──────── RECORDS FOR THE EXERCISE

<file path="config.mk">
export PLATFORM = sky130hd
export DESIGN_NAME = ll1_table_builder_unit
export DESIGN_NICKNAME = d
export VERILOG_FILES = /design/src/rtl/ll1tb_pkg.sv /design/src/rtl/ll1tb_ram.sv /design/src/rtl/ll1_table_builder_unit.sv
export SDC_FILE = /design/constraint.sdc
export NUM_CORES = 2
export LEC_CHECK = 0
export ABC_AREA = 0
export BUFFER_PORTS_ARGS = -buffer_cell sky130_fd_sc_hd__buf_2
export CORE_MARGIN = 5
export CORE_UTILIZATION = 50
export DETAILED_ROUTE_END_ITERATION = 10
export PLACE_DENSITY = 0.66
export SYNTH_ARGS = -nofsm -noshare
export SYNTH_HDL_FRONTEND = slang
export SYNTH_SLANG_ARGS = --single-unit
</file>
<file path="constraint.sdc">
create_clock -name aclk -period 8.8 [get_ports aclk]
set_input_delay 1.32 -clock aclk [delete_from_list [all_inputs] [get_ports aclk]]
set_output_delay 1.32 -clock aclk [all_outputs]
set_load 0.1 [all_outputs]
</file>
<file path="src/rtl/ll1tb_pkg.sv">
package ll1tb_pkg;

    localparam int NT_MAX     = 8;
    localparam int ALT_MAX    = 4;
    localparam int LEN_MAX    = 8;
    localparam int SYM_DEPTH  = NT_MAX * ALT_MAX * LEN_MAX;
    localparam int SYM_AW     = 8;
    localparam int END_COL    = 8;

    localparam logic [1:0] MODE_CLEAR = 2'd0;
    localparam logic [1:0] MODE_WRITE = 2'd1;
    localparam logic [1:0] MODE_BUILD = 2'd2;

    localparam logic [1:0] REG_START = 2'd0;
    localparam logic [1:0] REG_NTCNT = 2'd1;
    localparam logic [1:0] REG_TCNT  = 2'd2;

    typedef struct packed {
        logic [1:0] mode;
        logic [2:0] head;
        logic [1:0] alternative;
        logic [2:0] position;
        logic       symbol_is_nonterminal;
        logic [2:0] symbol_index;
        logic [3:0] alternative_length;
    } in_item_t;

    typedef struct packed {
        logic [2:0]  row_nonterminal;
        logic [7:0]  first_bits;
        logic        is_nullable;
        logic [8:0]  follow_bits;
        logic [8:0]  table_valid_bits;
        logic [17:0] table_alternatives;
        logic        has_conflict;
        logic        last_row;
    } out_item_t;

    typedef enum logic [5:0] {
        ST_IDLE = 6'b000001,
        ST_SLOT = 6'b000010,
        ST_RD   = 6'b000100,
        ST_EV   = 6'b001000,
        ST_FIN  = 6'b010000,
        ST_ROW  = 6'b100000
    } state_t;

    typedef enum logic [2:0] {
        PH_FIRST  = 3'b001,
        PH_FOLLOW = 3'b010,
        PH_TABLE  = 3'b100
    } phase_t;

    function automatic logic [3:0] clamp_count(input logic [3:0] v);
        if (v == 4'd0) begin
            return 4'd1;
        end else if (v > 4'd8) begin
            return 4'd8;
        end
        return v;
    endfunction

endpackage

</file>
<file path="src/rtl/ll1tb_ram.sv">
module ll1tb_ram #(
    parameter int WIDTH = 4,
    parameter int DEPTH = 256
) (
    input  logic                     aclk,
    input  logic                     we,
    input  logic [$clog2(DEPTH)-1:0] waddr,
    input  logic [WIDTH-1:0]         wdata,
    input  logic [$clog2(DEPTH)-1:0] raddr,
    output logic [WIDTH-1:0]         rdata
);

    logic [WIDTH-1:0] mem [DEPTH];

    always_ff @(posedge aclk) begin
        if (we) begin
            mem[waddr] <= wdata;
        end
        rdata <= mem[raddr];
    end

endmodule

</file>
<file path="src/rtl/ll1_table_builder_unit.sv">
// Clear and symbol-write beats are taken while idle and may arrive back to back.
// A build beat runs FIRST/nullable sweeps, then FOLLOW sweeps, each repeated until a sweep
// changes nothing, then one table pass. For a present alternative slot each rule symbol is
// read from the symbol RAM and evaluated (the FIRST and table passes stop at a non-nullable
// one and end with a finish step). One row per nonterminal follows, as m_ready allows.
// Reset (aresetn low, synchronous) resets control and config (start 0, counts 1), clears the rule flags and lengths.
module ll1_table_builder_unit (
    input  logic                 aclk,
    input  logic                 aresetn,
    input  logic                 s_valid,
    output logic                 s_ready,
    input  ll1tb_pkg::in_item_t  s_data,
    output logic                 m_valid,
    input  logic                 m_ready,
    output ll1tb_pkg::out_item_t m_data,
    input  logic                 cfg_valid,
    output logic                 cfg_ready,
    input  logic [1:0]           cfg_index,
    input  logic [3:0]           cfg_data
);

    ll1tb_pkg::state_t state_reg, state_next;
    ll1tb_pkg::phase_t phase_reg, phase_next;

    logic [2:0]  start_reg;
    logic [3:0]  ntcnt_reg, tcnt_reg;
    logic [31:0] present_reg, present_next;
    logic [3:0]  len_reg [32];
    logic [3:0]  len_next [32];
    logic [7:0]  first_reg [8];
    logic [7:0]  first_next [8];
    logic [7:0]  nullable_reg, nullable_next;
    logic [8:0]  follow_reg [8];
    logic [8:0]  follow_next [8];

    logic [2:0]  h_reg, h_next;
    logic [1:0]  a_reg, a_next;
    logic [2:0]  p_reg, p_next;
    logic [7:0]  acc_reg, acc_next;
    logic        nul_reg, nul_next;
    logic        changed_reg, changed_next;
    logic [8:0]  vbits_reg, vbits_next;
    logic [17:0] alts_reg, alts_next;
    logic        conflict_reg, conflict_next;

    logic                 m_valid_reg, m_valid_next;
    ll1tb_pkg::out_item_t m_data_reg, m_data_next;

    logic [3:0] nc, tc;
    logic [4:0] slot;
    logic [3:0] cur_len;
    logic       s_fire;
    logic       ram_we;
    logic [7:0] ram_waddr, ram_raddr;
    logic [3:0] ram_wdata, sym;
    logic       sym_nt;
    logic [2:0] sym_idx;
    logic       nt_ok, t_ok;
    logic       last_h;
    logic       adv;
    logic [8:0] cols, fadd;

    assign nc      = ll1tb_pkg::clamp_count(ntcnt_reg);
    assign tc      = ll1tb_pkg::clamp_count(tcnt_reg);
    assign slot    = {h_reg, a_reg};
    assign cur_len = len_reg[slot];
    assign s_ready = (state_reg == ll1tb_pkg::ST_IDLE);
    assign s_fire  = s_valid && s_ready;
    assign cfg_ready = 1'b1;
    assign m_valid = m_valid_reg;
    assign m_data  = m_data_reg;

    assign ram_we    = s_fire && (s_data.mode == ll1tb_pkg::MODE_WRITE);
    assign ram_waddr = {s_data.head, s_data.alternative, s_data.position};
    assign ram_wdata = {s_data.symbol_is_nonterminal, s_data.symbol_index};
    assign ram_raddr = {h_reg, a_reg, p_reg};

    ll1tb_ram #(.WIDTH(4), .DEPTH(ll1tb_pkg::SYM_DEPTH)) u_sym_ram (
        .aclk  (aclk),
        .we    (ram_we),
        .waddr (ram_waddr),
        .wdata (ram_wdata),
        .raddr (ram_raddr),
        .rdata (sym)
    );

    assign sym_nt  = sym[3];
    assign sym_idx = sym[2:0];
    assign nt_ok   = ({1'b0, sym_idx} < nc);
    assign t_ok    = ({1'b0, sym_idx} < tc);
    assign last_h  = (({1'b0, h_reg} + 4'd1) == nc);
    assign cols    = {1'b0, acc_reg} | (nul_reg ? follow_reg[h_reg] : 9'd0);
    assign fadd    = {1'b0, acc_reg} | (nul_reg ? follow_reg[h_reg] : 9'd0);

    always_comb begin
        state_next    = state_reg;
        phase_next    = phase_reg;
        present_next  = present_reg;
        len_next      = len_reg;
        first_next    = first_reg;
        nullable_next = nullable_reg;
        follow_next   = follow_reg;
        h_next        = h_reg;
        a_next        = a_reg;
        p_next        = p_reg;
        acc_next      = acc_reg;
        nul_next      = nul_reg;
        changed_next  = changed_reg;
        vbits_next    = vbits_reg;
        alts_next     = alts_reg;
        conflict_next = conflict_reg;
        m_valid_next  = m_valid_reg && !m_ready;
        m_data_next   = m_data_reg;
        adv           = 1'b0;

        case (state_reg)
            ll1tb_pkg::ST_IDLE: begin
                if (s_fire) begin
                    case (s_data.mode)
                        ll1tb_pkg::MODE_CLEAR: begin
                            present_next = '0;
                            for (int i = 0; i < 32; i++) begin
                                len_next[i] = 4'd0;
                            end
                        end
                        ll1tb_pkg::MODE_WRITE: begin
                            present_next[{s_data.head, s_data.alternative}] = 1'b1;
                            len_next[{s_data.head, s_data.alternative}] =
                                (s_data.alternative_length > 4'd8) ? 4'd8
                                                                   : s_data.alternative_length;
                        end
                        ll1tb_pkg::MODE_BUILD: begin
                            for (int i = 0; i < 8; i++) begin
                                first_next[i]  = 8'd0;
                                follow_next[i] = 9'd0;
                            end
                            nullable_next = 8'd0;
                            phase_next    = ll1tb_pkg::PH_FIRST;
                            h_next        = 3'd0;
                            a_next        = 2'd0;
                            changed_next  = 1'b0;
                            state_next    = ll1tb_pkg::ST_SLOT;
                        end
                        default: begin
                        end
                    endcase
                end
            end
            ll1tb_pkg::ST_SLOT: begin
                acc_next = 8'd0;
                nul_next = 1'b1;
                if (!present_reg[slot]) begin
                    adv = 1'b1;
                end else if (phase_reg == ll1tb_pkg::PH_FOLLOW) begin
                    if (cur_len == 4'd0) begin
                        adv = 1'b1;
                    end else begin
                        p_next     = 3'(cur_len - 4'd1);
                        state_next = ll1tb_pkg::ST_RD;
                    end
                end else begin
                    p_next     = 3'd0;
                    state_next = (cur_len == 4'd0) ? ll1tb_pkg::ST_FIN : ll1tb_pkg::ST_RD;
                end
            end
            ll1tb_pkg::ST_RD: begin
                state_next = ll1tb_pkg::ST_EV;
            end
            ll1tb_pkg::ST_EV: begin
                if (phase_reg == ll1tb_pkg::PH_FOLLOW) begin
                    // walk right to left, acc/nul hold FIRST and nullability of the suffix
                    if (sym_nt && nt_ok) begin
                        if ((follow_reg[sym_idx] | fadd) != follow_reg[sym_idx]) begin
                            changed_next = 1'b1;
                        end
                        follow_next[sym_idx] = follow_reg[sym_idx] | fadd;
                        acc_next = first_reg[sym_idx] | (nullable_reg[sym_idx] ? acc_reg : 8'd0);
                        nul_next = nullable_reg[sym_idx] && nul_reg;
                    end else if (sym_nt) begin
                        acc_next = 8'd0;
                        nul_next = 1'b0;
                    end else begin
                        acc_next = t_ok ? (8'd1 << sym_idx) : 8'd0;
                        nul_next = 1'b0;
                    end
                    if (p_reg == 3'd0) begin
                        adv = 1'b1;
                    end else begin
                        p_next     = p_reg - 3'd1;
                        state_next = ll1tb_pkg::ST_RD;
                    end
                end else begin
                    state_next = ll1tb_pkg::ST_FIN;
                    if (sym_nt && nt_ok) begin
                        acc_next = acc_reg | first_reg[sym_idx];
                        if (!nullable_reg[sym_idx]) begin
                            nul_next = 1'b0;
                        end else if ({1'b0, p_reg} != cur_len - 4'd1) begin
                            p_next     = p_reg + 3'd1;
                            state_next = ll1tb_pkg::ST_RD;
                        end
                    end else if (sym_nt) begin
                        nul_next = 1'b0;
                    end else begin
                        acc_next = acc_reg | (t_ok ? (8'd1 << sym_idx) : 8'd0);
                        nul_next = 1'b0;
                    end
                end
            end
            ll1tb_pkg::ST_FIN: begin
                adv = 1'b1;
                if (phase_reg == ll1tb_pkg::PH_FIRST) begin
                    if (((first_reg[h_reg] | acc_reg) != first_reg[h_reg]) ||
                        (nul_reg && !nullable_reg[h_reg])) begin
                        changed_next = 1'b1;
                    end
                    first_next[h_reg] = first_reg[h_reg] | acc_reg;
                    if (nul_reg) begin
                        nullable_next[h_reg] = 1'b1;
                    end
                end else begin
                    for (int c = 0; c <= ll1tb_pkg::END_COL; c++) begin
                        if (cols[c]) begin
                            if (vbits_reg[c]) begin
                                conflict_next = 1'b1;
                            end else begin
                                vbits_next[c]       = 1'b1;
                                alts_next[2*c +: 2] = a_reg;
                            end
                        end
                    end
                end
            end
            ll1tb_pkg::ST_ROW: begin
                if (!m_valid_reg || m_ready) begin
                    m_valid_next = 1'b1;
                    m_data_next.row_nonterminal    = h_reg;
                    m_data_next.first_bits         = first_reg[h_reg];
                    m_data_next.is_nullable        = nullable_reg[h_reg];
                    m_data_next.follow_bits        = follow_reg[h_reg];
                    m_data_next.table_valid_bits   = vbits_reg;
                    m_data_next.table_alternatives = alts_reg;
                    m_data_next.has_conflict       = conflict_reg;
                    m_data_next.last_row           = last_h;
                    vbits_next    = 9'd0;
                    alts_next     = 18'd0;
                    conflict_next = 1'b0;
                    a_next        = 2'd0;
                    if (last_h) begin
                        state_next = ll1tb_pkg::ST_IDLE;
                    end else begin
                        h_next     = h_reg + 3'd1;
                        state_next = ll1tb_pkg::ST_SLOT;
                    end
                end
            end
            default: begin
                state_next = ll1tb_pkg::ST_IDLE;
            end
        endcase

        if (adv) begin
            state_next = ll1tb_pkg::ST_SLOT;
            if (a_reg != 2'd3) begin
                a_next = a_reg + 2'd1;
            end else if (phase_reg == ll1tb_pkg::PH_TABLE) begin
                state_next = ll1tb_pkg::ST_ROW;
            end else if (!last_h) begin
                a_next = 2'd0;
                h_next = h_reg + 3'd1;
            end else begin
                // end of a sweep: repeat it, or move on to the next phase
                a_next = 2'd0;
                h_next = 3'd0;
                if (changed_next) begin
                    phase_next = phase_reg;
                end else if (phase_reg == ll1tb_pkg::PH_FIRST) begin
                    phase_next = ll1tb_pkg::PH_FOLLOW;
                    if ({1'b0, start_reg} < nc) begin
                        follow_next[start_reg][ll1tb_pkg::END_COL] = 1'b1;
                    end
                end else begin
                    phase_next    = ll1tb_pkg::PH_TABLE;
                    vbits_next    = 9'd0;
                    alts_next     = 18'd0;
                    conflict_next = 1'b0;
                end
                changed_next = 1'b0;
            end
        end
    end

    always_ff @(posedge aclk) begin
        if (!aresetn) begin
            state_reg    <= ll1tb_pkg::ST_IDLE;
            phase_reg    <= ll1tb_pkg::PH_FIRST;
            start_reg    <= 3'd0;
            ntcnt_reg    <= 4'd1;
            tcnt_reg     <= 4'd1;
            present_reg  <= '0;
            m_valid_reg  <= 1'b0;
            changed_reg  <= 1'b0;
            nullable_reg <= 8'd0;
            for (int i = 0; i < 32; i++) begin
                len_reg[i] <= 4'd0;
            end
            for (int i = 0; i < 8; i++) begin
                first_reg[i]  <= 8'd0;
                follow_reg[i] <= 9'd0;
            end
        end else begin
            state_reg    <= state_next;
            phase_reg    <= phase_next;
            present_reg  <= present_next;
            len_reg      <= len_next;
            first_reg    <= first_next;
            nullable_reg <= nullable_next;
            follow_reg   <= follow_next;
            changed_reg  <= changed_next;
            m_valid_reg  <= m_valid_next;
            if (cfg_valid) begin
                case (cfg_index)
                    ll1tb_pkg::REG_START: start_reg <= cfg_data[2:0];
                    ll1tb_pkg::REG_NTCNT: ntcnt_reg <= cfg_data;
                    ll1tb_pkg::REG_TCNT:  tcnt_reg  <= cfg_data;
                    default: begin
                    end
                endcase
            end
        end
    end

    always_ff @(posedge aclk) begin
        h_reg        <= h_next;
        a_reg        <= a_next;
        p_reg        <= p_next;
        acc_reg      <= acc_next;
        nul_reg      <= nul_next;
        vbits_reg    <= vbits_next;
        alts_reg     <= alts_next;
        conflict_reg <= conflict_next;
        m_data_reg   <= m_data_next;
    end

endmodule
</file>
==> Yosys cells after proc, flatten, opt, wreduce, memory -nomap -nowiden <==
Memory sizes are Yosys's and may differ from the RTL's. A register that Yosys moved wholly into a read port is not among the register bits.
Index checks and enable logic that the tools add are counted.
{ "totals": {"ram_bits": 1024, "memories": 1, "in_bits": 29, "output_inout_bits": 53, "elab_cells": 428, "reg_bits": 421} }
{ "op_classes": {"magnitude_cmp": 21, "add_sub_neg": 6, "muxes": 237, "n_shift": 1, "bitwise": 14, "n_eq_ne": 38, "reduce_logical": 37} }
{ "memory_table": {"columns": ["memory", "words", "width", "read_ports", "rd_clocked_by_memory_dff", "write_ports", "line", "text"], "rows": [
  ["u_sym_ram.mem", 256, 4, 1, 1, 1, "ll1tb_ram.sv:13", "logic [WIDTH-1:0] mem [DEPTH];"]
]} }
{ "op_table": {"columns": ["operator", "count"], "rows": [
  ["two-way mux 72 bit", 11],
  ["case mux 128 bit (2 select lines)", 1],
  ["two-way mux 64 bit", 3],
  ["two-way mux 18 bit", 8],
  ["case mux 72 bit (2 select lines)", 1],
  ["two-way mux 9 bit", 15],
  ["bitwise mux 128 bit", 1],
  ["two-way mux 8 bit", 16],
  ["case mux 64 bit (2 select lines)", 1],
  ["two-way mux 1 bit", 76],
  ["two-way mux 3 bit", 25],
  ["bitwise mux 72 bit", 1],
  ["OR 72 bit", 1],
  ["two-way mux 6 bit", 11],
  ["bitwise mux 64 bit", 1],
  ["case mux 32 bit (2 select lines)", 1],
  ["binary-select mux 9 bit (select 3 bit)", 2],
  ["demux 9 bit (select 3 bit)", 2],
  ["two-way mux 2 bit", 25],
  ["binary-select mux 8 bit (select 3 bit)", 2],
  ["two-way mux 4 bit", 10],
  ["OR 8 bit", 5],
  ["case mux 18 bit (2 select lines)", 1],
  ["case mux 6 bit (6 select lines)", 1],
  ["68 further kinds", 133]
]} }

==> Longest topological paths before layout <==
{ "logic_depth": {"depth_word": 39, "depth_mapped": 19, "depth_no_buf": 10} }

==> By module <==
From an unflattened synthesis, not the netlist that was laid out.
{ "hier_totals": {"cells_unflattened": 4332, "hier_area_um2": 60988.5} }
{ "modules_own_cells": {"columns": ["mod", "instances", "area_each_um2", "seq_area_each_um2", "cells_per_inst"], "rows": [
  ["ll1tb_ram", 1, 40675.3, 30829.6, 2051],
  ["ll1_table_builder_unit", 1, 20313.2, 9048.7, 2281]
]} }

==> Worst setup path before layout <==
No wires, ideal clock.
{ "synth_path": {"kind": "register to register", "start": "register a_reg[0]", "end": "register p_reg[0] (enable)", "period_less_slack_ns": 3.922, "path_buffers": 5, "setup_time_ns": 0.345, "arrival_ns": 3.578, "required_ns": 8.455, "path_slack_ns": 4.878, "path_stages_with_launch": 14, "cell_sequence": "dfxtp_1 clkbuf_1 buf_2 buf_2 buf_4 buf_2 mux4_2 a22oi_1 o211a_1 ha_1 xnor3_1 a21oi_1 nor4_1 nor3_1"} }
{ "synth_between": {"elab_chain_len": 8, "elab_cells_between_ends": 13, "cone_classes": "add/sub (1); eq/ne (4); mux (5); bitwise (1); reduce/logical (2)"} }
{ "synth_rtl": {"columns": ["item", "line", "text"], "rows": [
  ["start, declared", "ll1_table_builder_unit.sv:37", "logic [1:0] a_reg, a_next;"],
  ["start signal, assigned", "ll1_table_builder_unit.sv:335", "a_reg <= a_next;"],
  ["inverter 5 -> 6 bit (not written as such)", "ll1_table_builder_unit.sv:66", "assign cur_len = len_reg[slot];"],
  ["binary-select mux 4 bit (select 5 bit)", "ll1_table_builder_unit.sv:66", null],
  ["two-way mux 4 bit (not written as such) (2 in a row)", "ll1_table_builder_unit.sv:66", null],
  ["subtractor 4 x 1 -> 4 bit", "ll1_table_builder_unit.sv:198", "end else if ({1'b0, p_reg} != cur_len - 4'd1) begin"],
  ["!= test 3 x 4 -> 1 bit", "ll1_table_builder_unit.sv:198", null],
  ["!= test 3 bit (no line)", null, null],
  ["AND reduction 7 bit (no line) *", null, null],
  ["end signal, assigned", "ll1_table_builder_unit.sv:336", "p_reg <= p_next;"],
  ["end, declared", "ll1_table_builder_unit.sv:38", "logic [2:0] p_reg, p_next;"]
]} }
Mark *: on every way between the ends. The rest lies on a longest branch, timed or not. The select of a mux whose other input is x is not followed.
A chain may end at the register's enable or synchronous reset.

────────────────

— YOUR TASK —
Please transcribe the records exactly from their first line through the line holding "export VERILOG_FILES = /design/src/rtl/ll1tb_pkg.sv", and leave out all others.

— OUTPUT FOR THIS TASK —
<file path="config.mk">
export PLATFORM = sky130hd
export DESIGN_NAME = ll1_table_builder_unit
export DESIGN_NICKNAME = d
export VERILOG_FILES = /design/src/rtl/ll1tb_pkg.sv /design/src/rtl/ll1tb_ram.sv /design/src/rtl/ll1_table_builder_unit.sv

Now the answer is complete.